§ Materials provided
===== src/hw/rtl/park_pkg.sv =====
// shared constants and arctangent table for the park transform rotator
package park_pkg;

  localparam int AngW  = 32;
  localparam int ZW    = 33;
  localparam int Guard = 16;

  localparam logic signed [32:0] InvGain = 33'sd2608131496;

  localparam logic [31:0] AtanTurn [32] = '{
    32'h20000000, 32'h12E4051D, 32'h09FB385B, 32'h051111D4,
    32'h028B0D43, 32'h0145D7E1, 32'h00A2F61E, 32'h00517C55,
    32'h0028BE53, 32'h00145F2F, 32'h000A2F98, 32'h000517CC,
    32'h00028BE6, 32'h000145F3, 32'h0000A2FA, 32'h0000517D,
    32'h000028BE, 32'h0000145F, 32'h00000A30, 32'h00000518,
    32'h0000028C, 32'h00000146, 32'h000000A3, 32'h00000051,
    32'h00000029, 32'h00000014, 32'h0000000A, 32'h00000005,
    32'h00000003, 32'h00000001, 32'h00000001, 32'h00000000
  };

endpackage


===== src/hw/rtl/park_cordic_stage.sv =====
// one registered cordic micro-rotation
module park_cordic_stage
  import park_pkg::*;
#(
  parameter int IW    = 34,
  parameter int STAGE = 0
) (
  input  logic                 clk_i,
  input  logic                 rst_ni,
  input  logic                 en_i,
  input  logic                 valid_i,
  input  logic signed [IW-1:0] x_i,
  input  logic signed [IW-1:0] y_i,
  input  logic signed [ZW-1:0] z_i,
  output logic                 valid_o,
  output logic signed [IW-1:0] x_o,
  output logic signed [IW-1:0] y_o,
  output logic signed [ZW-1:0] z_o
);

  localparam logic signed [ZW-1:0] Atan = ZW'(AtanTurn[STAGE]);

  logic signed [IW-1:0] dx, dy, x_d, y_d, x_q, y_q;
  logic signed [ZW-1:0] z_d, z_q;
  logic                 valid_q;

  always_comb begin
    dx = y_i >>> STAGE;
    dy = x_i >>> STAGE;
    if (!z_i[ZW-1]) begin
      x_d = x_i - dx;
      y_d = y_i + dy;
      z_d = z_i - Atan;
    end else begin
      x_d = x_i + dx;
      y_d = y_i - dy;
      z_d = z_i + Atan;
    end
  end

  always_ff @(posedge clk_i or negedge rst_ni) begin
    if (!rst_ni) begin
      valid_q <= 1'b0;
    end else if (en_i) begin
      valid_q <= valid_i;
    end
  end

  always_ff @(posedge clk_i) begin
    if (en_i) begin
      x_q <= x_d;
      y_q <= y_d;
      z_q <= z_d;
    end
  end

  assign valid_o = valid_q;
  assign x_o     = x_q;
  assign y_o     = y_q;
  assign z_o     = z_q;

endmodule


===== config.mk =====
export PLATFORM = sky130hd
export DESIGN_NAME = park_cordic_stage
export DESIGN_NICKNAME = d
export VERILOG_FILES = /design/src/hw/rtl/park_pkg.sv /design/src/hw/rtl/park_cordic_stage.sv
export SDC_FILE = /design/constraint.sdc
export NUM_CORES = 1
export LEC_CHECK = 0
export BUFFER_PORTS_ARGS = -buffer_cell sky130_fd_sc_hd__buf_2
export CORE_ASPECT_RATIO = 0.8
export CORE_MARGIN = 2
export CORE_UTILIZATION = 40
export CTS_CLUSTER_DIAMETER = 150
export CTS_CLUSTER_SIZE = 12
export DETAILED_ROUTE_END_ITERATION = 12
export PLACE_DENSITY = 0.63
export RECOVER_POWER = 50
export SLEW_MARGIN = 30
export SYNTH_ARGS = -nofsm -noshare
export SYNTH_HDL_FRONTEND = slang
export SYNTH_SLANG_ARGS = --single-unit

===== constraint.sdc =====
create_clock -name clk_i -period 1.48 [get_ports clk_i]
set_input_delay 0.074 -clock clk_i [delete_from_list [all_inputs] [get_ports clk_i]]
set_output_delay 0.074 -clock clk_i [all_outputs]
set_load 0.05 [all_outputs]

### Yosys cells after proc, flatten, opt, wreduce, memory -nomap -nowiden

Index checks and enable logic that the tools add are counted.

* bits in writable memories: 0
* bits in latches: 0
* bits in read-only memories: 0
* register bits: 102
* input bits: 105
* memories: 0
* logic and storage cells: 12

* bitwise operators: 0
* $add $sub $neg: 5
* reductions and logical operators: 0
* shift-type cells: 0
* order comparisons: 0
* $mul: 0
* div/mod/pow operators: 0
* equal/unequal tests: 0
* muxes and demuxes: 3

Operators with widths (count)
* 34-bit two-way mux: 2
* 34-bit subtractor: 2
* 34-bit adder: 1
* 33-bit by 31-bit adder with 33-bit output, second input constant: 1
* 33-bit two-way mux: 1
* 33-bit by 31-bit subtractor with 33-bit output, second input constant: 1

### Longest topological paths before layout

* depth in word-level cells: 2
* depth in mapped cells: 11
* depth with buffers taken out: 11

### Worst setup path before layout

OpenSTA, ideal clock, no wires.

* path type: input-to-reg
* start: input y_i[0]
* end: register y_q[28], in the netlist y_o[28], data pin
* library setup time: 0.268 ns
* cell stages on the path: 11
* data arrival time: 2.046 ns
* path slack: -0.834 ns
* required time: 1.212 ns
* cells stage by stage: inv_1 ha_1 fa_1 nor2b_1 o211ai_1 a21o_1 a2111oi_4 nor3b_1 o311ai_0 o21ai_0 xnor2_1

* word-level cells in the longest chain between the ends: 2

Ends and longest elaborated chain
* from (decl): line park_cordic_stage.sv:13 `input logic signed [IW-1:0] y_i,`
* 34-bit adder or 34-bit subtractor (tied branches): line park_cordic_stage.sv:32, park_cordic_stage.sv:36
* 34-bit two-way mux *: line park_cordic_stage.sv:30 `if (!z_i[ZW-1]) begin`
* named net y_d[28]: line park_cordic_stage.sv:23 `logic signed [IW-1:0] dx, dy, x_d, y_d, x_q, y_q;`
* to (signal assigned): line park_cordic_stage.sv:52 `y_q <= y_d;`
* to (decl): line park_cordic_stage.sv:23

The timed path passes the listed nets; every way through them passes the cells marked *.
A chain may end at the register's enable or synchronous reset.

### Final worst setup path

* start: input x_i[0]
* end: register y_q[28], in the netlist y_o[28], data pin

* word-level cells in the longest chain between the ends: 2

Ends and longest elaborated chain
* from (decl): line park_cordic_stage.sv:12 `input logic signed [IW-1:0] x_i,`
* 34-bit adder or 34-bit subtractor (tied branches): line park_cordic_stage.sv:32, park_cordic_stage.sv:36
* 34-bit two-way mux *: line park_cordic_stage.sv:30
* named net y_d[28]: line park_cordic_stage.sv:23

Marked as above.
File: src/hw/rtl/park_prerot.sv
// gain pre-scaling and quarter-turn pre-rotation, two register stages
module park_prerot
  import park_pkg::*;
#(
  parameter int DATA_WIDTH  = 16,
  parameter int ANGLE_WIDTH = 16,
  parameter int IW          = 34
) (
  input  logic                          clk_i,
  input  logic                          rst_ni,
  input  logic                          en_i,
  input  logic                          valid_i,
  input  logic signed [DATA_WIDTH-1:0]  alpha_i,
  input  logic signed [DATA_WIDTH-1:0]  beta_i,
  input  logic        [ANGLE_WIDTH-1:0] angle_i,
  output logic                          valid_a_o,
  output logic                          valid_o,
  output logic signed [IW-1:0]          x_o,
  output logic signed [IW-1:0]          y_o,
  output logic signed [ZW-1:0]          z_o
);

  localparam int PW = DATA_WIDTH + 33;
  localparam int SW = PW - Guard;

  localparam logic [1:0] QuadZero  = 2'd0;
  localparam logic [1:0] QuadOne   = 2'd1;
  localparam logic [1:0] QuadTwo   = 2'd2;
  localparam logic [1:0] QuadThree = 2'd3;

  logic signed [PW-1:0] prod_x_d, prod_x_q, prod_y_d, prod_y_q;
  logic        [31:0]   theta, phi, rem;
  logic        [1:0]    quad_d, quad_q;
  logic signed [ZW-1:0] z_a_d, z_a_q;
  logic                 valid_a_q, valid_b_q;
  logic signed [IW-1:0] xs, ys, x_d, y_d, x_q, y_q;
  logic signed [ZW-1:0] z_b_q;

  always_comb begin
    prod_x_d = PW'(alpha_i) * PW'(InvGain);
    prod_y_d = PW'(beta_i) * PW'(InvGain);
    theta    = 32'(angle_i) << (AngW - ANGLE_WIDTH);
    phi      = 32'd0 - theta;
    quad_d   = 2'((phi + 32'h2000_0000) >> 30);
    rem      = phi - {quad_d, 30'd0};
    z_a_d    = ZW'($signed(rem));
  end

  always_comb begin
    xs = IW'($signed(prod_x_q[PW-1:Guard]));
    ys = IW'($signed(prod_y_q[PW-1:Guard]));
    case (quad_q)
      QuadOne: begin
        x_d = -ys;
        y_d = xs;
      end
      QuadTwo: begin
        x_d = -xs;
        y_d = -ys;
      end
      QuadThree: begin
        x_d = ys;
        y_d = -xs;
      end
      QuadZero: begin
        x_d = xs;
        y_d = ys;
      end
      default: begin
        x_d = xs;
        y_d = ys;
      end
    endcase
  end

  always_ff @(posedge clk_i or negedge rst_ni) begin
    if (!rst_ni) begin
      valid_a_q <= 1'b0;
      valid_b_q <= 1'b0;
    end else if (en_i) begin
      valid_a_q <= valid_i;
      valid_b_q <= valid_a_q;
    end
  end

  always_ff @(posedge clk_i) begin
    if (en_i) begin
      prod_x_q <= prod_x_d;
      prod_y_q <= prod_y_d;
      quad_q   <= quad_d;
      z_a_q    <= z_a_d;
      x_q      <= x_d;
      y_q      <= y_d;
      z_b_q    <= z_a_q;
    end
  end

  assign valid_a_o = valid_a_q;
  assign valid_o   = valid_b_q;
  assign x_o       = x_q;
  assign y_o       = y_q;
  assign z_o       = z_b_q;

endmodule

§ Problem to solve
Above are the records; from them, give again exactly the lines from the one containing "word-level cells: 2" to the one containing "the path: 11", both lines included, and nothing more.

§ Result below
* depth in word-level cells: 2
* depth in mapped cells: 11
* depth with buffers taken out: 11

### Worst setup path before layout

OpenSTA, ideal clock, no wires.

* path type: input-to-reg
* start: input y_i[0]
* end: register y_q[28], in the netlist y_o[28], data pin
* library setup time: 0.268 ns
* cell stages on the path: 11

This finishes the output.